東京大学大学院工学系研究科の横内智行大学院生、理化学研究所創発物性科学研究センターの十倉好紀センター長らの研究チームは、カイラル磁性体(カイラリティー〈掌性〉を備えた結晶構造を持つ磁性体)における整流効果(ダイオード特性)を世界で初めて観測した。カイラル磁性体を用いた新規機能性素子実現につながる。英科学誌ネイチャー・コミュニケーションズに12日掲載された。

研究グループは、カイラル磁性体の整流効果を観測し、その微視的な起源が「カイラルスピンゆらぎ」と呼ばれるカイラル磁性体に特有な熱的、および量子的なスピンゆらぎであることを解明した。

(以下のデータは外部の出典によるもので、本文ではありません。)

===== src/rtl/gpio_dir_pkg.sv =====
package gpio_dir_pkg;
  localparam int unsigned PinsDef  = 6;
  localparam int unsigned BusWDef  = 8;
  localparam int unsigned AddrWDef = 4;

  typedef enum logic [1:0] {
    SEL_NONE,
    SEL_DATA,
    SEL_DIR
  } reg_sel_e;
endpackage


===== src/rtl/gpio_sync.sv =====
module gpio_sync #(
  parameter int unsigned WIDTH  = 6,
  parameter int unsigned STAGES = 2
) (
  input  logic             clk_i,
  input  logic             rst_ni,
  input  logic [WIDTH-1:0] d_i,
  output logic [WIDTH-1:0] q_o
);
  for (genvar b = 0; b < WIDTH; b++) begin : g_bit
    logic [STAGES-1:0] chain_q;
    always_ff @(posedge clk_i or negedge rst_ni) begin
      if (!rst_ni) chain_q <= '0;
      else         chain_q <= {chain_q[STAGES-2:0], d_i[b]};
    end
    assign q_o[b] = chain_q[STAGES-1];
  end
endmodule


===== src/rtl/gpio_pin_mux.sv =====
module gpio_pin_mux #(
  parameter int unsigned PINS = 6
) (
  input  logic            clk_i,
  input  logic            rst_ni,
  input  logic [PINS-1:0] data_i,
  input  logic [PINS-1:0] dir_i,
  input  logic [PINS-1:0] per_sel_i,
  input  logic [PINS-1:0] per_out_i,
  input  logic [PINS-1:0] per_oe_i,
  output logic [PINS-1:0] pin_o,
  output logic [PINS-1:0] pin_oe_o
);
  for (genvar p = 0; p < PINS; p++) begin : g_pin
    assign pin_o[p]    = per_sel_i[p] ? per_out_i[p] : data_i[p];
    assign pin_oe_o[p] = per_sel_i[p] ? per_oe_i[p]  : dir_i[p];

    // peripheral owns the driver
    p_override_r5: assert property (@(posedge clk_i) disable iff (!rst_ni)
      per_sel_i[p] |-> (pin_oe_o[p] == per_oe_i[p] && pin_o[p] == per_out_i[p]));
    // register-driven pin
    p_reg_drive_r2: assert property (@(posedge clk_i) disable iff (!rst_ni)
      !per_sel_i[p] |-> (pin_oe_o[p] == dir_i[p] && pin_o[p] == data_i[p]));
  end
endmodule


===== src/rtl/gpio_regs.sv =====
module gpio_regs
  import gpio_dir_pkg::*;
#(
  parameter int unsigned             PINS      = 6,
  parameter int unsigned             BUS_W     = 8,
  parameter int unsigned             ADDR_W    = 4,
  parameter logic [ADDR_W-1:0]       DATA_ADDR = 'h0,
  parameter logic [ADDR_W-1:0]       DIR_ADDR  = 'h1,
  parameter logic [PINS-1:0]         DATA_INIT = '0
) (
  input  logic              clk_i,
  input  logic              rst_ni,
  input  logic [ADDR_W-1:0] addr_i,
  input  logic              wr_en_i,
  input  logic              rd_en_i,
  input  logic [BUS_W-1:0]  wdata_i,
  input  logic [PINS-1:0]   pin_sync_i,
  output logic [BUS_W-1:0]  rdata_o,
  output logic [PINS-1:0]   data_o,
  output logic [PINS-1:0]   dir_o
);
  reg_sel_e         sel;
  logic [PINS-1:0]  data_q = DATA_INIT;  // no reset by intent
  logic [PINS-1:0]  dir_q;
  logic [BUS_W-1:0] rd_val, rdata_q;
  logic             unused_wdata;

  assign unused_wdata = ^wdata_i[BUS_W-1:PINS];

  always_comb begin
    if (addr_i == DATA_ADDR)     sel = SEL_DATA;
    else if (addr_i == DIR_ADDR) sel = SEL_DIR;
    else                         sel = SEL_NONE;
  end

  always_ff @(posedge clk_i) begin
    if (rst_ni && wr_en_i && sel == SEL_DATA) data_q <= wdata_i[PINS-1:0];
  end

  always_ff @(posedge clk_i or negedge rst_ni) begin
    if (!rst_ni)                             dir_q <= '0;
    else if (wr_en_i && sel == SEL_DIR)      dir_q <= wdata_i[PINS-1:0];
  end

  // data read: latch where output, pin where input
  always_comb begin
    rd_val = '0;
    unique case (sel)
      SEL_DATA: rd_val[PINS-1:0] = (dir_q & data_q) | (~dir_q & pin_sync_i);
      SEL_DIR:  rd_val[PINS-1:0] = dir_q;
      default:  rd_val = '0;
    endcase
  end

  always_ff @(posedge clk_i or negedge rst_ni) begin
    if (!rst_ni)      rdata_q <= '0;
    else if (rd_en_i) rdata_q <= rd_val;
  end

  assign rdata_o = rdata_q;
  assign data_o  = data_q;
  assign dir_o   = dir_q;

  p_reserved_zero_r1: assert property (@(posedge clk_i) disable iff (!rst_ni)
    rdata_o[BUS_W-1:PINS] == '0);
  p_unmapped_r1: assert property (@(posedge clk_i) disable iff (!rst_ni)
    (rd_en_i && sel == SEL_NONE) |=> rdata_o == '0);
  p_dir_clear_r3: assert property (@(posedge clk_i) disable iff (!rst_ni)
    $rose(rst_ni) |-> dir_q == '0);
  p_data_write_r7: assert property (@(posedge clk_i) disable iff (!rst_ni)
    (wr_en_i && sel == SEL_DATA) |=> data_q == $past(wdata_i[PINS-1:0]));
  p_data_hold_r4: assert property (@(posedge clk_i) disable iff (!rst_ni)
    !(wr_en_i && sel == SEL_DATA) |=> $stable(data_q));
  p_dir_write_r8: assert property (@(posedge clk_i) disable iff (!rst_ni)
    (wr_en_i && sel == SEL_DIR) |=> dir_q == $past(wdata_i[PINS-1:0]));
  p_rd_hold_r9: assert property (@(posedge clk_i) disable iff (!rst_ni)
    !rd_en_i |=> $stable(rdata_o));
  p_rd_mix_r6: assert property (@(posedge clk_i) disable iff (!rst_ni)
    (rd_en_i && sel == SEL_DATA) |=>
      rdata_o[PINS-1:0] == (($past(dir_q) & $past(data_q)) | (~$past(dir_q) & $past(pin_sync_i))));
endmodule


===== src/rtl/gpio_dir_port.sv =====
module gpio_dir_port
  import gpio_dir_pkg::*;
#(
  parameter int unsigned       PINS      = PinsDef,
  parameter int unsigned       BUS_W     = BusWDef,
  parameter int unsigned       ADDR_W    = AddrWDef,
  parameter logic [ADDR_W-1:0] DATA_ADDR = 'h0,
  parameter logic [ADDR_W-1:0] DIR_ADDR  = 'h1,
  parameter logic [PINS-1:0]   DATA_INIT = 6'b101101
) (
  input  logic              clk_i,
  input  logic              rst_ni,
  input  logic [ADDR_W-1:0] addr_i,
  input  logic              wr_en_i,
  input  logic              rd_en_i,
  input  logic [BUS_W-1:0]  wdata_i,
  output logic [BUS_W-1:0]  rdata_o,
  input  logic [PINS-1:0]   pin_i,
  output logic [PINS-1:0]   pin_o,
  output logic [PINS-1:0]   pin_oe_o,
  input  logic [PINS-1:0]   per_sel_i,
  input  logic [PINS-1:0]   per_out_i,
  input  logic [PINS-1:0]   per_oe_i
);
  localparam int unsigned SyncStages = 2;

  logic [PINS-1:0] pin_sync, data_lat, dir_bits;

  gpio_sync #(.WIDTH(PINS), .STAGES(SyncStages)) u_sync (
    .clk_i (clk_i),
    .rst_ni(rst_ni),
    .d_i   (pin_i),
    .q_o   (pin_sync)
  );

  gpio_regs #(
    .PINS(PINS), .BUS_W(BUS_W), .ADDR_W(ADDR_W),
    .DATA_ADDR(DATA_ADDR), .DIR_ADDR(DIR_ADDR), .DATA_INIT(DATA_INIT)
  ) u_regs (
    .clk_i     (clk_i),
    .rst_ni    (rst_ni),
    .addr_i    (addr_i),
    .wr_en_i   (wr_en_i),
    .rd_en_i   (rd_en_i),
    .wdata_i   (wdata_i),
    .pin_sync_i(pin_sync),
    .rdata_o   (rdata_o),
    .data_o    (data_lat),
    .dir_o     (dir_bits)
  );

  gpio_pin_mux #(.PINS(PINS)) u_mux (
    .clk_i    (clk_i),
    .rst_ni   (rst_ni),
    .data_i   (data_lat),
    .dir_i    (dir_bits),
    .per_sel_i(per_sel_i),
    .per_out_i(per_out_i),
    .per_oe_i (per_oe_i),
    .pin_o    (pin_o),
    .pin_oe_o (pin_oe_o)
  );
endmodule


===== config.mk =====
export PLATFORM = sky130hd
export DESIGN_NAME = gpio_dir_port
export DESIGN_NICKNAME = d
export VERILOG_FILES = /design/src/rtl/gpio_dir_pkg.sv /design/src/rtl/gpio_sync.sv /design/src/rtl/gpio_pin_mux.sv /design/src/rtl/gpio_regs.sv /design/src/rtl/gpio_dir_port.sv
export SDC_FILE = /design/constraint.sdc
export NUM_CORES = 1
export LEC_CHECK = 0
export ABC_CLOCK_PERIOD_IN_PS = 1200
export BUFFER_PORTS_ARGS = -buffer_cell sky130_fd_sc_hd__buf_4
export CORE_ASPECT_RATIO = 0.7
export CORE_MARGIN = 2
export CORE_UTILIZATION = 45
export DETAILED_ROUTE_END_ITERATION = 8
export GPL_TIMING_DRIVEN = 0
export HOLD_SLACK_MARGIN = 0.12
export PLACE_DENSITY = 0.78
export SLEW_MARGIN = 20
export SYNTH_ARGS = -nofsm -noshare
export SYNTH_HDL_FRONTEND = slang
export SYNTH_HIERARCHICAL = 1
export SYNTH_SLANG_ARGS = --single-unit

===== constraint.sdc =====
create_clock -name clk_i -period 1.2 [get_ports clk_i]
set_clock_uncertainty 0.15 [all_clocks]
set_input_delay 0.18 -clock clk_i [delete_from_list [all_inputs] [get_ports clk_i]]
set_output_delay 0.18 -clock clk_i [all_outputs]
set_load 0.05 [all_outputs]

==> results.py <==
metrics = {
    "outcome": {
        "status": "finished, violations left",
        "violations": "hold timing, setup timing",
    },
    "synthesis": {
        "synth-simple-area-share_pct": 4.395,
        "ys.flop_type": "dfrtp_1",
        "synth_edf_count": 6,
        "synth_top_family_by_area": "multiplexers",
        "synth.area.mux_share_pct": 18.75,
        "synth_top_area_share_pct": 46.88,
        "yosysSeqAreaShare_pct": 60.94,
        "yosys-top-cells-area": "dfrtp_1, edfxtp_1, mux2_4, mux2_2, buf_4",
        "synth-seq-cells": 30,
        "synth.top_cells.by_count": "dfrtp_1, mux2_4, buf_4",
        "synth_cells": 92,
        "synth.distinct_cells": 17,
        "synth_compound_area_share_pct": 8.789,
        "synth_area_leader_cell": "dfrtp_1",
        "yosysWarnings": 6,
        "yosysMostFrequentCell": "dfrtp_1",
        "syn_area_mm2": 0.001281,
        "async_flop_share_pct": 80.00,
        "syn_area_per_cell_um2": 13.93,
        "synth-xor-area-share_pct": 0,
        "synthAdderAreaFrac_pct": 0,
    },
    "floorplanning": {
        "die_y_um": 48.65,
        "initial_utilization_pct": 46.72,
        "io_pins": 60,
        "die_w_um": 67.78,
        "core_area_mm2": 0.002743,
        "num_rows": 16,
        "die_area_mm2": 0.003297,
    },
    "clocking": {
        "cts_hold_buf": 13,
        "cts_tree": "built",
        "root_buffer": "clkbuf_8",
        "path_clk_slew_ps": 60,
        "insertion_delay_ps": 270,
        "cts_buffer_depth": 2,
        "cts-buffers-inserted": 5,
        "cts_num_sinks": 30,
        "h-tree-depth": 2,
    },
    "timing": {
        "fin_crit_ps": 1445,
        "hold_viol": 24,
        "maxSlewViolCount": 0,
        "setup_viol": 12,
        "fin_crit_sh_pct": 120.5,
        "whs_ps": -359.7,
        "rsz0062_at_grt": "true",
        "max_freq_mhz": 691.8,
        "timing.final.ws_setup_ps": -245.4,
    },
    "global_routing": {
        "grt_max_degree": 26,
        "grt_overflow_total": 0,
        "grt_pass1_wl_mm": 4.705,
        "grt_pass1_vias": 1089,
        "grt_usage_pct": 19.80,
        "antenna_found_initial": 0,
    },
    "drt": {
        "drtAntennaViolNets": 0,
        "wl_met3_um": 263,
        "drc_errors": 0,
        "highest_layer": "met4",
        "drt-total-wl_mm": 3.022,
        "first_iter_violations": 76,
        "via_per_inst": 4.838,
        "wirelength_met1_mm": 1.187,
        "routed-via-count": 1045,
        "drt-wirelength-per-cell_um": 13.99,
        "wl_met2_mm": 1.522,
        "firstDrtPassIters": 4,
    },
    "setup_path": {
        "crit_path_end_kind": "output port",
        "crit_required_ps": 870,
        "crit_path_max_fanout": 2,
        "worstPathArrival_ps": 1120,
        "worst_setup_path_start_kind": "flip-flop",
        "reg2reg_depth": 4,
        "crit_type": "reg2out",
    },
    "cells_and_area": {
        "antennaDiodeCount": 0,
        "area_growth_pct": 66.50,
        "final_layout_size_suffix_gt1_share_pct": 59.44,
        "fillers": 165,
        "fin_nets": 219,
    },
    "run": {
        "max_cap_viol_count": 0,
    },
    "place": {
        "gp_congestion": 0.7183,
        "port_buffers": 55,
    },
    "min_path": {
        "hp-class": "in2async",
    },
    "power": {
        "p_per_area_mw_per_mm2": 1321,
        "leakage_nw": 1.025,
        "fin_total_pwr_w": 0.002818,
        "peakVddDrop_v": 0.0009834,
    },
}
-- routing by layer --
| layer | up-vias | track usage (%) |
|---|---|---|
| li1 | 486 | - |
| met1 | 500 | 21.48 |
| met2 | 52 | 34.80 |
| met3 | 7 | 5.814 |
| met4 | 0 | 9.333 |
| met5 | - | 0 |
-- flip-flops by register name, indices dropped and copies added (netlist names) --
name                  flops
u_regs/data_o             6
u_regs/dir_o              6
u_regs/rdata_o            6
u_sync/g_bit.chain_q     12
-- cell usage in the layout, fill, tap and decap left out --
cell type,instances
nor3_2,1
nand3_2,1
a21oi_2,3
and4b_2,1
buf_6,17
conb_1,2
clkbuf_8,6
o21a_1,6
mux2_2,6
o22ai_1,6
dlygate4sd3_1,13
mux2_4,12
buf_4,57
a21oi_1,3
buf_2,1
edfxtp_1,6
clkinv_2,1
dfrtp_1,24
nor2_1,6
clkbuf_1,1
inv_1,6
nand2_2,1
-- per-stage QoR --
stage | std cells | setup slack (ps) | utilization (%) | TNS, ps | instance area [um2]
global route | 216 | -282.9 | 77.78 | -3138 | 2133
detailed placement | 184 | -220.8 | 63.59 | -2375 | 1744
finish | 216 | -245.4 | 77.78 | -2710 | 2133
CTS | 215 | -269.6 | 76.60 | -2844 | 2101
floorplan | 93 | 16.06 | - | 0 | 1286
global placement | 184 | -195.2 | 63.59 | -2091 | 1744
-- power breakdown --
group	switching (W)	internal (W)	total, W
clock network	0.000358	0.000461	0.000819
logic	0.000404	0.000433	0.000837
registers	0.0000422	0.00112	0.00116
total	0.000804	0.00201	0.00282
-- layout make-up --
| type | count | area [um2] | area share (%) |
|---|---|---|---|
| sequential | 30 | 780.7 | 36.60 |
| timing repair buffer | 79 | 689.4 | 32.32 |
| multi-input combinational | 48 | 439.2 | 20.59 |
| clock buffer | 7 | 86.33 | 4.047 |
| buffer | 9 | 65.06 | 3.050 |
| tap | 36 | 45.04 | 2.111 |
| inverter | 6 | 22.52 | 1.056 |
| clock inverter | 1 | 5.005 | 0.2346 |
-- worst max-delay path, stage by stage (launching register included) --
cell and delay, ps:
edfxtp_1 400, mux2_4 290, buf_6 150
-- path summary, 6_finish.rpt --
| check | startpoint | slack [ps] | to |
|---|---|---|---|
| max | u_regs/data_o[2]$_DFFE_PP_ | -250 | pin_o[2] |
| min | rst_ni | -360 | u_regs/dir_o[5]$_DFFE_PN0P_ |
| max reg2reg | u_regs/data_o[3]$_DFFE_PP_ | 10 | u_regs/rdata_o[3]$_DFFE_PN0P_ |
| min reg2reg | u_sync/g_bit[5].chain_q[0]$_DFF_PN0_ | 200 | u_sync/g_bit[5].chain_q[1]$_DFF_PN0_ |
| max in group asynchronous | rst_ni | 1020 | u_sync/g_bit[3].chain_q[0]$_DFF_PN0_ |
| min in group clk_i | addr_i[1] | 130 | u_regs/rdata_o[5]$_DFFE_PN0P_ |
-- timing repair --
item | CTS | global route
gates resized for setup | 16 | 7
endpoints found under the setup margin | 14 | 21
pin swaps | 0 | 4
endpoints found under the hold margin | 48 | 24
buffers inserted | 10 | 5
-- kinds of logic (layout without fill, tap and decap cells) --
group / Yosys count / in the layout
AOI/OAI and AO/OA: 18 / 18
buffers and inverters: 15 / 102
DFF: 30 / 30
muxes: 18 / 18
other: 1 / 2
and+or+nand+nor: 10 / 10
No activity file was read; power rests on OpenSTA's default activity.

磁性体における整流効果の発見により、外場によって特性を制御可能な整流素子などの機能性素子の実現が近づく。特に、巨大応答や室温動作する物質の探索に向けた指針を与えると期待される。

整流効果は電流の向きによって電流の流れやすさが変わる現象。半導体ダイオードで実現されている。一方で近年、カイラルな結晶でも整流効果が物質単体で生じることが明らかになった。だが、カイラルな結晶における整流効果の報告は非磁性体に限られており、カイラル磁性体における報告はなかった。